Bio-optical models can increase our ability to resolve the temporal/spatial variability in phytoplankton production. The bio-optical models are based on the linkages between watercolumn optical properties, penetration of photosynthetically available radiation, and phytoplankton production. These models require a term for the quantum yield of carbon fixation which is the efficiency with which radiation absorbed by phytoplankton is converted to photosynthate. The quantum yield is difficult to measure and has been assumed to be constant or have a predictable relationship related the in situ light field. The quantum yield of carbon fixation has also been assumed to be independent of wavelength. The variability in the magnitude and wavelength- dependency of the quantum yield was assessed. The results are used to comment on the bio-optical productivity models.

The variability in the quantum yield for field populations was measured. The magnitude of the quantum yield was dynamic and empirically unpredictable in the coastal waters of California using traditional oceanographic measurements. Proxy measurements for the quantum yield of carbon fixation will need to be developed to improve the accuracy of the bio-optical models. The quantum yield was wavelength-dependent for field populations and sensitive to community composition of the phytoplankton.

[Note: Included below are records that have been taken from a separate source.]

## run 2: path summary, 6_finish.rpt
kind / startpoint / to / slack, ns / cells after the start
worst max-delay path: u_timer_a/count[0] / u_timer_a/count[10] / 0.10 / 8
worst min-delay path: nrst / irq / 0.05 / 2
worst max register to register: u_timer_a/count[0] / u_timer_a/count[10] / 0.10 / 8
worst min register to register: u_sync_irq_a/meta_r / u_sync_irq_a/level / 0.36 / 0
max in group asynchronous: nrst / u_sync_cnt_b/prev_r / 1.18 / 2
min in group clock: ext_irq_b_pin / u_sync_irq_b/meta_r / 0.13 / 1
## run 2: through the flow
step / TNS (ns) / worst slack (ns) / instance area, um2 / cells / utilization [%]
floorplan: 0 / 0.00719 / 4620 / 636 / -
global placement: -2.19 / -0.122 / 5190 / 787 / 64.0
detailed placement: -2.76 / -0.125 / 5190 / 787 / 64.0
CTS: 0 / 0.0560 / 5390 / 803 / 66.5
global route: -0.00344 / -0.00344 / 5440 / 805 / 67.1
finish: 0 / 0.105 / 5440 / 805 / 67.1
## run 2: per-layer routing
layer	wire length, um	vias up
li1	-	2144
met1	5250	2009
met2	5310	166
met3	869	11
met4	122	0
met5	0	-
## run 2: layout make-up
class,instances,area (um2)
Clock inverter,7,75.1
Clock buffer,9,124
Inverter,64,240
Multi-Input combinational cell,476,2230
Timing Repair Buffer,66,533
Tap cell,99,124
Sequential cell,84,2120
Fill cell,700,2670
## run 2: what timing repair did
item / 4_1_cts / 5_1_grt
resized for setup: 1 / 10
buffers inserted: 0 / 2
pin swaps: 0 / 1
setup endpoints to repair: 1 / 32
$ cat src/bidio_pkg.sv
// Constants shared by the bidirectional port block.
// Assumes a CPU data-memory style access: 8-bit address, read/write strobes.
// How it works
// - Port data latches sit at 12H, 14H, 16H, 18H and 1EH.
// - Input reads return the live pad level, sampled during the read, never latched.
// - Written output values stay in the latch until the next write.
// - Each port has a direction register at 13H, 15H, 17H, 19H, 1FH.
// - Direction 1 makes an input; 0 makes a push-pull output.
// - Reads give pad for input lines and latch for output lines.
// - After reset every line stops driving.
// - Bit set, clear and complement are read-modify-write of the whole port.
// - Every port A line set as input can wake from halt, enabled per bit at build time.
// - Upper five bits of port G read zero and ignore writes.
// - Pull-high present only when the port's build option selects it.
// - Buzzer option drives divider signal and complement on buzzer lines in output mode.
// - Buzzer option leaves input behaviour of those lines unchanged.
// - Buzzer line 0 data gates both buzzer outputs; line 1 data ignored.
// - Line 1 drives its own latch when line 0 is not buzzer.
// - Lowest port G bit doubles as the external interrupt input.
// - Port G bits 1 and 2 are I/O only in internal RC plus I/O mode.
// - Port A input buffer is CMOS or Schmitt by build option.
// - The buzzer divider signal comes from timer 0 overflow.
package bidio_pkg;
  localparam int NUM_PORTS = 5;
  localparam logic [7:0] ADDR_PORT_A = 8'h12;
  localparam logic [7:0] ADDR_PORT_A_DIR = 8'h13;
  localparam logic [7:0] ADDR_PORT_B = 8'h14;
  localparam logic [7:0] ADDR_PORT_B_DIR = 8'h15;
  localparam logic [7:0] ADDR_PORT_C = 8'h16;
  localparam logic [7:0] ADDR_PORT_C_DIR = 8'h17;
  localparam logic [7:0] ADDR_PORT_D = 8'h18;
  localparam logic [7:0] ADDR_PORT_D_DIR = 8'h19;
  localparam logic [7:0] ADDR_PORT_G = 8'h1E;
  localparam logic [7:0] ADDR_PORT_G_DIR = 8'h1F;
  localparam logic [7:0] DATA_RESET = 8'hFF;
  localparam logic [7:0] DIR_RESET = 8'hFF;
  localparam logic [7:0] PORT_G_MASK = 8'h07;
  localparam int PORT_G_IRQ_BIT = 0;
  localparam int PORT_G_OSC_IN_BIT = 1;
  localparam int PORT_G_OSC_OUT_BIT = 2;
  localparam int BUZ_LINE_0_BIT = 0;
  localparam int BUZ_LINE_1_BIT = 1;
endpackage

$ cat src/bidio_port_if.sv
// Signals of one port slice: latch, direction, pad view and pin drive.
// Assumes the top module owns one instance per port.
interface bidio_port_if;
  logic [7:0] data;
  logic [7:0] dir;
  logic [7:0] alt_en;
  logic [7:0] alt_val;
  logic [7:0] pad_in;
  logic [7:0] pad_out;
  logic [7:0] pad_oe;
  logic [7:0] rd_val;
  modport slice (
    input data, dir, alt_en, alt_val, pad_in,
    output pad_out, pad_oe, rd_val
  );
  modport owner (
    output data, dir, alt_en, alt_val, pad_in,
    input pad_out, pad_oe, rd_val
  );
endinterface

$ cat src/bidio_top.sv
// Five bidirectional ports with buzzer pair, interrupt pin and oscillator-shared lines.
// Assumes CPU reaches registers by data-memory address with one-cycle strobes;
// pad inputs are synchronous to clk_sys_i. Bit ops are done by the CPU as
// read-modify-write, so the block needs no special bit-write path.
module bidio_top #(
  parameter logic [7:0] WAKE_EN_A = 8'hFF,
  parameter logic SCHMITT_A = 1'b1,
  parameter logic [4:0] PULLUP_EN = 5'h1F,
  parameter logic BUZZER_EN = 1'b0,
  parameter logic OSC_RC_IO = 1'b1
) (
  // System
  input wire logic clk_sys_i,
  input wire logic sys_rst_i,
  // CPU data memory access
  input wire logic [7:0] addr_i,
  input wire logic wr_i,
  input wire logic rd_i,
  input wire logic [7:0] wdata_i,
  output logic [7:0] rdata_o,
  output logic hit_o,
  // Timer 0 overflow pulse
  input wire logic tmr0_ovf_i,
  // Halt state from CPU
  input wire logic halt_i,
  // Pads
  input wire logic [7:0] port_a_i,
  input wire logic [7:0] port_b_i,
  input wire logic [7:0] port_c_i,
  input wire logic [7:0] port_d_i,
  input wire logic [7:0] port_g_i,
  output logic [7:0] port_a_o,
  output logic [7:0] port_b_o,
  output logic [7:0] port_c_o,
  output logic [7:0] port_d_o,
  output logic [7:0] port_g_o,
  output logic [7:0] port_a_oe_o,
  output logic [7:0] port_b_oe_o,
  output logic [7:0] port_c_oe_o,
  output logic [7:0] port_d_oe_o,
  output logic [7:0] port_g_oe_o,
  // Pull-high enables per line
  output logic [7:0] port_a_pu_o,
  output logic [7:0] port_b_pu_o,
  output logic [7:0] port_c_pu_o,
  output logic [7:0] port_d_pu_o,
  output logic [7:0] port_g_pu_o,
  // Build option seen by pad cells; wake and interrupt to system
  output logic port_a_schmitt_o,
  output logic wake_o,
  output logic ext_irq_o
);
  logic [7:0] data_reg [bidio_pkg::NUM_PORTS];
  logic [7:0] dir_reg [bidio_pkg::NUM_PORTS];
  logic [7:0] pad_in [bidio_pkg::NUM_PORTS];
  logic [7:0] rd_val [bidio_pkg::NUM_PORTS];
  logic [7:0] pad_out [bidio_pkg::NUM_PORTS];
  logic [7:0] pad_oe [bidio_pkg::NUM_PORTS];
  logic [7:0] impl_mask [bidio_pkg::NUM_PORTS];
  logic [7:0] pa_prev_reg;
  logic pa_primed_reg;
  logic [7:0] rdata_reg;
  logic div_sig;
  logic [7:0] b_alt_en;
  logic [7:0] b_alt_val;
  logic [4:0] sel_data;
  logic [4:0] sel_dir;
  logic [7:0] g_mask;

  // Port G bits 1 and 2 exist only in internal RC plus I/O mode
  assign g_mask = OSC_RC_IO ? bidio_pkg::PORT_G_MASK
                            : (bidio_pkg::PORT_G_MASK & 8'hF9);

  always_comb begin
    impl_mask[0] = 8'hFF;
    impl_mask[1] = 8'hFF;
    impl_mask[2] = 8'hFF;
    impl_mask[3] = 8'hFF;
    impl_mask[4] = g_mask;
  end

  // Address decode
  always_comb begin
    sel_data = 5'h00;
    sel_dir = 5'h00;
    unique case (addr_i)
      bidio_pkg::ADDR_PORT_A: sel_data[0] = 1'b1;
      bidio_pkg::ADDR_PORT_B: sel_data[1] = 1'b1;
      bidio_pkg::ADDR_PORT_C: sel_data[2] = 1'b1;
      bidio_pkg::ADDR_PORT_D: sel_data[3] = 1'b1;
      bidio_pkg::ADDR_PORT_G: sel_data[4] = 1'b1;
      bidio_pkg::ADDR_PORT_A_DIR: sel_dir[0] = 1'b1;
      bidio_pkg::ADDR_PORT_B_DIR: sel_dir[1] = 1'b1;
      bidio_pkg::ADDR_PORT_C_DIR: sel_dir[2] = 1'b1;
      bidio_pkg::ADDR_PORT_D_DIR: sel_dir[3] = 1'b1;
      bidio_pkg::ADDR_PORT_G_DIR: sel_dir[4] = 1'b1;
      default: begin
        sel_data = 5'h00;
        sel_dir = 5'h00;
      end
    endcase
  end

  assign hit_o = |{sel_data, sel_dir};

  // Latches hold until rewritten; all lines inputs after reset
  always_ff @(posedge clk_sys_i or posedge sys_rst_i) begin
    if (sys_rst_i) begin
      for (int i = 0; i < bidio_pkg::NUM_PORTS; i++) begin
        data_reg[i] <= bidio_pkg::DATA_RESET;
      end
    end else if (wr_i) begin
      for (int i = 0; i < bidio_pkg::NUM_PORTS; i++) begin
        if (sel_data[i]) begin
          data_reg[i] <= wdata_i & impl_mask[i];
        end
      end
    end
  end

  always_ff @(posedge clk_sys_i or posedge sys_rst_i) begin
    if (sys_rst_i) begin
      for (int i = 0; i < bidio_pkg::NUM_PORTS; i++) begin
        dir_reg[i] <= bidio_pkg::DIR_RESET;
      end
    end else if (wr_i) begin
      for (int i = 0; i < bidio_pkg::NUM_PORTS; i++) begin
        if (sel_dir[i]) begin
          // Unimplemented bits stay input so they never drive
          dir_reg[i] <= wdata_i | ~impl_mask[i];
        end
      end
    end
  end

  // Read data: pad sampled at the read strobe, no input latch
  always_ff @(posedge clk_sys_i or posedge sys_rst_i) begin
    if (sys_rst_i) begin
      rdata_reg <= 8'h00;
    end else if (rd_i) begin
      rdata_reg <= 8'h00;
      for (int i = 0; i < bidio_pkg::NUM_PORTS; i++) begin
        if (sel_data[i]) begin
          // Disabled oscillator-shared lines read 0, not their pads
          rdata_reg <= rd_val[i] & impl_mask[i];
        end
        if (sel_dir[i]) begin
          rdata_reg <= dir_reg[i] & impl_mask[i];
        end
      end
    end
  end
  assign rdata_o = rdata_reg;

  bidio_buzzer_div u_div (
    .clk_sys_i(clk_sys_i),
    .sys_rst_i(sys_rst_i),
    .ovf_i(tmr0_ovf_i),
    .div_o(div_sig)
  );

  // Buzzer mux on port B lines 0 and 1
  always_comb begin
    b_alt_en = 8'h00;
    b_alt_val = 8'h00;
    if (BUZZER_EN && !dir_reg[1][bidio_pkg::BUZ_LINE_0_BIT]) begin
      // Line 0 data gates both outputs; line 1 data unused
      b_alt_en[bidio_pkg::BUZ_LINE_0_BIT] = 1'b1;
      b_alt_val[bidio_pkg::BUZ_LINE_0_BIT] = data_reg[1][bidio_pkg::BUZ_LINE_0_BIT] & div_sig;
      b_alt_en[bidio_pkg::BUZ_LINE_1_BIT] = 1'b1;
      b_alt_val[bidio_pkg::BUZ_LINE_1_BIT] = data_reg[1][bidio_pkg::BUZ_LINE_0_BIT] & ~div_sig;
    end
  end

  always_comb begin
    pad_in[0] = port_a_i;
    pad_in[1] = port_b_i;
    pad_in[2] = port_c_i;
    pad_in[3] = port_d_i;
    pad_in[4] = port_g_i;
  end

  for (genvar g = 0; g < bidio_pkg::NUM_PORTS; g++) begin : gen_port
    bidio_port_if pif ();
    assign pif.data = data_reg[g];
    assign pif.dir = dir_reg[g];
    assign pif.alt_en = (g == 1) ? b_alt_en : 8'h00;
    assign pif.alt_val = (g == 1) ? b_alt_val : 8'h00;
    assign pif.pad_in = pad_in[g];
    assign pad_out[g] = pif.pad_out;
    assign pad_oe[g] = pif.pad_oe;
    assign rd_val[g] = pif.rd_val;
    bidio_port_slice #(
      .IMPL_MASK((g == 4) ? bidio_pkg::PORT_G_MASK : 8'hFF)
    ) u_slice (
      .p(pif.slice)
    );
  end

  assign port_a_o = pad_out[0];
  assign port_b_o = pad_out[1];
  assign port_c_o = pad_out[2];
  assign port_d_o = pad_out[3];
  assign port_g_o = pad_out[4] & g_mask;
  assign port_a_oe_o = pad_oe[0];
  assign port_b_oe_o = pad_oe[1];
  assign port_c_oe_o = pad_oe[2];
  assign port_d_oe_o = pad_oe[3];
  assign port_g_oe_o = pad_oe[4] & g_mask;

  // Pull-high only on input lines of ports whose option is set
  assign port_a_pu_o = {8{PULLUP_EN[0]}} & dir_reg[0];
  assign port_b_pu_o = {8{PULLUP_EN[1]}} & dir_reg[1];
  assign port_c_pu_o = {8{PULLUP_EN[2]}} & dir_reg[2];
  assign port_d_pu_o = {8{PULLUP_EN[3]}} & dir_reg[3];
  assign port_g_pu_o = {8{PULLUP_EN[4]}} & dir_reg[4] & g_mask;

  assign port_a_schmitt_o = SCHMITT_A;

  // External interrupt sees the pad whatever the direction
  assign ext_irq_o = port_g_i[bidio_pkg::PORT_G_IRQ_BIT];

  // Wake on any change of an enabled port A input line during halt
  always_ff @(posedge clk_sys_i or posedge sys_rst_i) begin
    if (sys_rst_i) begin
      pa_prev_reg <= 8'h00;
    end else begin
      pa_prev_reg <= port_a_i;
    end
  end
  // Reset value of the previous sample is not the pad level; compare only after a real sample
  always_ff @(posedge clk_sys_i or posedge sys_rst_i) begin
    if (sys_rst_i) begin
      pa_primed_reg <= 1'b0;
    end else begin
      pa_primed_reg <= 1'b1;
    end
  end
  assign wake_o = halt_i & pa_primed_reg & |((pa_prev_reg ^ port_a_i) & WAKE_EN_A & dir_reg[0]);
endmodule

$ cat src/bidio_port_slice.sv
// One 8-bit port: pin drive and read-back mux.
// Assumes latch and direction come from the owner's registers.
module bidio_port_slice #(
  parameter logic [7:0] IMPL_MASK = 8'hFF
) (
  bidio_port_if.slice p
);
  // Output only when direction bit is 0; alternate function replaces latch
  assign p.pad_oe = ~p.dir & IMPL_MASK;
  assign p.pad_out = ((p.alt_en & p.alt_val) | (~p.alt_en & p.data)) & IMPL_MASK;
  // Input lines read pad live, output lines read latch
  assign p.rd_val = ((p.dir & p.pad_in) | (~p.dir & p.data)) & IMPL_MASK;
endmodule

$ cat src/bidio_buzzer_div.sv
// Buzzer divider: square wave from timer 0 overflow pulses.
// Assumes ovf_i is a one-cycle pulse in the system clock domain.
module bidio_buzzer_div (
  // System
  input wire logic clk_sys_i,
  input wire logic sys_rst_i,
  // Timer
  input wire logic ovf_i,
  // Divider out
  output logic div_o
);
  logic div_reg;
  always_ff @(posedge clk_sys_i or posedge sys_rst_i) begin
    if (sys_rst_i) begin
      div_reg <= 1'b0;
    end else if (ovf_i) begin
      div_reg <= ~div_reg;
    end
  end
  assign div_o = div_reg;
endmodule

$ cat config.mk
export PLATFORM = sky130hd
export DESIGN_NAME = bidio_top
export DESIGN_NICKNAME = d
export VERILOG_FILES = /design/src/bidio_pkg.sv /design/src/bidio_port_if.sv /design/src/bidio_top.sv /design/src/bidio_port_slice.sv /design/src/bidio_buzzer_div.sv
export SDC_FILE = /design/constraint.sdc
export NUM_CORES = 1
export LEC_CHECK = 0
export BUFFER_PORTS_ARGS = -buffer_cell sky130_fd_sc_hd__buf_2
export CORE_UTILIZATION = 50
export CTS_CLUSTER_DIAMETER = 30
export CTS_CLUSTER_SIZE = 20
export DETAILED_ROUTE_END_ITERATION = 7
export PLACE_DENSITY = 0.82
export SLEW_MARGIN = 20
export SYNTH_ARGS = -nofsm -noshare
export SYNTH_HDL_FRONTEND = slang
export SYNTH_SLANG_ARGS = --single-unit
$ cat constraint.sdc
create_clock -name clk_sys_i -period 3.3 [get_ports clk_sys_i]
set_input_delay 0 -clock clk_sys_i [delete_from_list [all_inputs] [get_ports clk_sys_i]]
set_output_delay 0 -clock clk_sys_i [all_outputs]
set_load 0.05 [all_outputs]
After elaboration in Yosys (flattened, before gate mapping)
Cells that the tools add are included.

word-level totals
  logic and storage cells = 79
  output and inout bits = 132
  memory bits (writable) = 0
  memories = 0
  bits in registers = 87
  bits in latches = 0
  memory bits (read-only) = 0

cells by class
  mux-type cells = 20
  multipliers = 0
  $add $sub $neg = 0
  div/mod/pow operators = 0
  equality and inequality tests = 10
  $lt $le $gt $ge = 0
  reduce and logical (&&, ||, !) cells = 12
  bitwise logic cells = 24
  shift operators = 0

operators by type and width
  kind                  count
  $eq A8 B5 Y1 const B  10
  $mux W8               10
  $and A8 B8 Y8         9
  $not A8 Y8            4
  $or A8 B8 Y8          4
  $reduce_and A2 Y1     10
  $mux W1               10
  $reduce_or A10 Y1     1
  $reduce_or A8 Y1      1
  $xor A8 B8 Y8         1
  $and A3 B3 Y3         2
  $not A3 Y3            1
  $or A3 B3 Y3          1
  $and A1 B1 Y1         2

Depth between registers and ports, before layout
  depth in word-level cells = 13
  gate-level depth with buffers = 8
  depth with buffers taken out = 5

Modules after synthesis
Synthesis repeated with hierarchy kept, for this count alone.

unflattened totals
  cells, all modules = 485
  area total of the unflattened synthesis = 5733.0 um^2

modules (own cells, without submodules)
  module                                      instances  seq. area each (um^2)  area an instance (um^2)  cells each
  bidio_top                                   1          2290.9                 4434.3                   364
  bidio_port_slice (gen_port[0].u_slice ...)  4          0.0                    270.3                    24
  bidio_port_slice (gen_port[4].u_slice)      1          0.0                    217.7                    25

Worst setup path before layout
OpenSTA, ideal clock, no wires.

  path kind = flip-flop to output port
  from = reg dir_reg (netlist bit port_a_pu_o[3])
  to = out wake_o
  slack = 1.196 ns
  arrival = 2.104 ns
  cell stages (with the launch flop) = 5
  cells stage by stage = dfstp_2 > inv_1 > o22ai_1 > a221oi_1 > a21oi_1

on the way
  word-level cells in the longest chain between the ends = 3

RTL lines
  item                             RTL line          source
  start, declared                  bidio_top.sv:54   logic [7:0] dir_reg [bidio_pkg::NUM_PORTS];
  start signal, assigned by index  bidio_top.sv:124  dir_reg[i] <= bidio_pkg::DIR_RESET;
  start signal, assigned by index  bidio_top.sv:130  dir_reg[i] <= wdata_i | ~impl_mask[i];
  $and A8 B8 Y8                    bidio_top.sv:239  assign wake_o = halt_i & pa_primed_reg & |((pa_prev_reg ^ port_a_i) & WAKE_EN_A & dir_reg[0]);
  $reduce_or A8 Y1                 bidio_top.sv:239
  $and A1 B1 Y1                    bidio_top.sv:239
  end, declared                    bidio_top.sv:50   output logic wake_o,

Every way passes these cells.

Final worst setup path
  from = reg dir_reg (netlist bit port_c_pu_o[2])
  to = reg rdata_reg[2], in the netlist rdata_o[2]

on the way
  word-level cells in the longest chain between the ends = 9

RTL lines
  item                  RTL line                source
  $not A8 Y8            bidio_port_slice.sv:12  assign p.rd_val = ((p.dir & p.pad_in) | (~p.dir & p.data)) & IMPL_MASK;
  $and A8 B8 Y8         bidio_port_slice.sv:12
  $or A8 B8 Y8          bidio_port_slice.sv:12
  $mux W8               bidio_top.sv:143        if (sel_data[i]) begin
  $mux W8 *             bidio_top.sv:147        if (sel_dir[i]) begin
  $mux W8 *             bidio_top.sv:143
  $mux W8 *             bidio_top.sv:147
  $mux W8 *             bidio_top.sv:143
  $mux W8 *             bidio_top.sv:147
  end signal, assigned  bidio_top.sv:145        rdata_reg <= rd_val[i] & impl_mask[i];
  end signal, assigned  bidio_top.sv:148        rdata_reg <= dir_reg[i] & impl_mask[i];
  end, declared         bidio_top.sv:62         logic [7:0] rdata_reg;

Mark *: on every way between the ends. The rest lies on a longest branch, timed or not.
A chain may end at the register's enable or synchronous reset.

==> results.md <==
- Status: completed
- ANT nets after route: 0
- Combinational power share: 24.5%
- Average size of a mapped cell: 10.6 um^2
- IO Count: 194
- RSZ-0062 raised after global routing: false
- Ant. Diodes: 0
- Synth top area share: 37.8%
- Slew HR: 42.8%
- NumNets Final: 700
- Peak VDD IR: 224 uV
- Data required, critical path: 3530 ps
- Die width: 101 um
- Seq/Total Area, Yosys: 46.6%
- Gr usage total: 28.8%
- Wirelength per Cell: 18.6 um
- Via-to-Cell Ratio: 5.74
- R2r setup slk: 1430 ps
- Lkg Pwr: 2.81 nW
- Final worst path period share: 56.7%
- Synthesis-to-layout area growth: 26.1%
- Yosys reg bits: 87
- Crit path kind: register to register
- Fmax: 0.535 GHz
- Port Buffers: 171
- Met2 Use GR: 48.6%
- Most frequent cells in the layout: buf_2 (171), dfstp_2 (70), mux2_2 (65)
- Part of the power in registers: 45.4%
- Row count: 35
- Hold_buf cts: 18
- Worst hold slack: 135 ps
- Clock power frac: 30.1%
- DP HPWL: 10500 um
- Setup TNS: 0 ps
- HP Class: input port to register
- CTS sink cnt: 87
- Vias in the first global route: 4161
- DRT iter0 DRCs: 373
- Max H-tree Level: 3
- DIE AREA: 10100 um^2
- Critical-path top delay cell: dfstp_2
- Grt peak-use layer: met2
- GR Layer Usage met3: 4.79%
- EDFF count, synth: 0
- Max incr delay on CP: 570 ps
- Num CTS Buffers: 9
- Reg2Reg Launch Point: port_c_pu_o[2]
- Power per cell area: 434 nW/um^2
- P_sw: 0.910 mW
- Hold Fails Final Rpt: 0
- Setup bufs post-CTS: 0
- Clock skew: 7.95 ps
- Crit end category: register
- Worst EP arrival: 2110 ps
- Largest register FFs: 35
- Worst reg-to-reg path cell count: 5
- # Max-Cap Violations: 0
- Overflow after GRT: 0
- Post-synth cell types: 66
- Worst skew pair latency: 360 ps
- Crit-path max FO: 5
- Most common cell after layout, fill and taps aside: buf_2
- Crit. Startpoint: port_c_pu_o[2]
- Clock-pin slew on the worst setup and hold paths: 80 ps
- # resized after CTS: 0
- Met1 usage: 36.7%
- Syn. warnings: 0
- Largest net degree at the start of global routing: 52
- Vias: 4431
- Least-Margin Pin Slew: 858 ps
- Clock Root Buffer: clkbuf_8
- Final setup viols: 0
- Max-slew violations: 0
- Layout Cells excl Fill: 772
- Internal power: 1.75 mW
- Initial antenna violation count: 0
- Core Area: 9330 um^2
- Post-route DRC: 0
- Starting density of the core: 52.1%
- First-pass GRT wire length: 21800 um
- Sw Ratio: 34.2%
- R2R Path End: rdata_o[2]
- Routed WL: 14400 um
- Critical Path, Cell by Cell: mux2_2 > and3_1 > o311ai_0 > a221o_1 > a31oi_1
- Post-synth ARST share: 100%
- Crit start category: register
- Yosys top cell by area: dfstp_2
- RePlAce Congestion: 0.861
- Most used flip-flop cell after synthesis: dfstp_2
- Final Core Density: 65.7%
- Syn Std Cell Area: 4860 um^2
- Gate Count Post-Synth: 457
- Die Span Y: 101 um
- Hold path start: wr_i
- Post-layout min period: 1870 ps
- Leading post-synthesis cells by cell area: dfstp_2 (38%), mux2_2 (15%), dfrtp_1 (8.7%)
- Placed Cells: 738
- Layout cells sized above 1: 52.7%
- CP endpoint: rdata_o[2]
- CTS tree: done
- Drt first pass iters: 5
- CTS max path bufs: 2
==> power groups by stage <==
stage | clock, mW | combinational (mW) | sequential [mW]
finish | 0.800 | 0.652 | 1.21
global route | 0.859 | 0.684 | 1.22
CTS | 0.807 | 0.650 | 1.21
detailed placement | 0 | 0.631 | 1.22
global placement | 0 | 0.623 | 1.22
floorplan | 0 | 0.313 | 1.39
==> area by class of cell <==
cell class                      count  area, um^2
Sequential cell                    87        2260
Timing Repair Buffer              193        1070
Tap cell                          129         161
Fill cell                         759        3200
Multi-Input combinational cell    308        2280
Clock inverter                      4        70.1
Inverter                           39         148
Clock buffer                       12         135
==> layer usage <==
| metal | routed length (um) | part of all wire [%] |
|---|---|---|
| met1 | 5830 | 41 |
| met5 | 0 | 0 |
| met4 | 420 | 2.9 |
| met3 | 1040 | 7.2 |
| met2 | 7100 | 49 |
==> stage by stage <==
| step | power [mW] | worst slack (ps) | area, um^2 |
|---|---|---|---|
| floorplan | 1.70 | 1170 | 4920 |
| global placement | 1.84 | 1200 | 5740 |
| detailed placement | 1.86 | 1140 | 5740 |
| CTS | 2.66 | 1430 | 6130 |
| global route | 2.76 | 1340 | 6130 |
| finish | 2.66 | 1430 | 6130 |
==> Yosys cell counts, types with 4 or more instances <==
library cell,instances
dfstp_2,70
a221oi_1,5
nor4_1,4
clkbuf_1,12
inv_1,38
xnor2_1,4
nand2_1,33
nand2b_1,6
a32oi_1,4
a21oi_1,14
mux2i_1,19
buf_2,7
a32o_1,4
and3_1,5
nor3_1,7
nand3_1,7
mux2_2,65
buf_4,17
nor2_1,15
or3_1,5
o22ai_1,5
xor2_1,4
o21ai_0,30
dfrtp_1,17
==> logic make-up (layout without fill, tap and decap cells) <==
family	after synthesis	after routing	share of synthesized area, %
AO/OA/AOI/OAI	97	97	14.0
XOR/XNOR	8	8	1.44
buffers and inverters	77	248	7.59
flip-flops	87	87	46.6
multiplexers	84	84	19.0
other	2	17	0.154
AND/OR/NAND/NOR	102	102	11.3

The wavelength-dependency of the quantum yield for carbon fixation was also measured on laboratory cultures of diatoms, prymnesiophytes, and dinoflagellates. In all cases the quantum yield was wavelength-dependent. Both the magnitude and wavelength-dependency of the quantum yield was sensitive to light history of the culture. The wavelength-dependency was determined by presence of photosynthetically incompetent pigments, Emerson enhancement effects, and processes downstream of the photochemical events at the reaction centers. The wavelength-dependency of the bio-optical properties in phytoplankton suggests that the error in photosynthetic rates measured using artificial light sources is large; however the systematic error in using an artificial light source could be assessed if information on the absorption properties of the phytoplankton was available.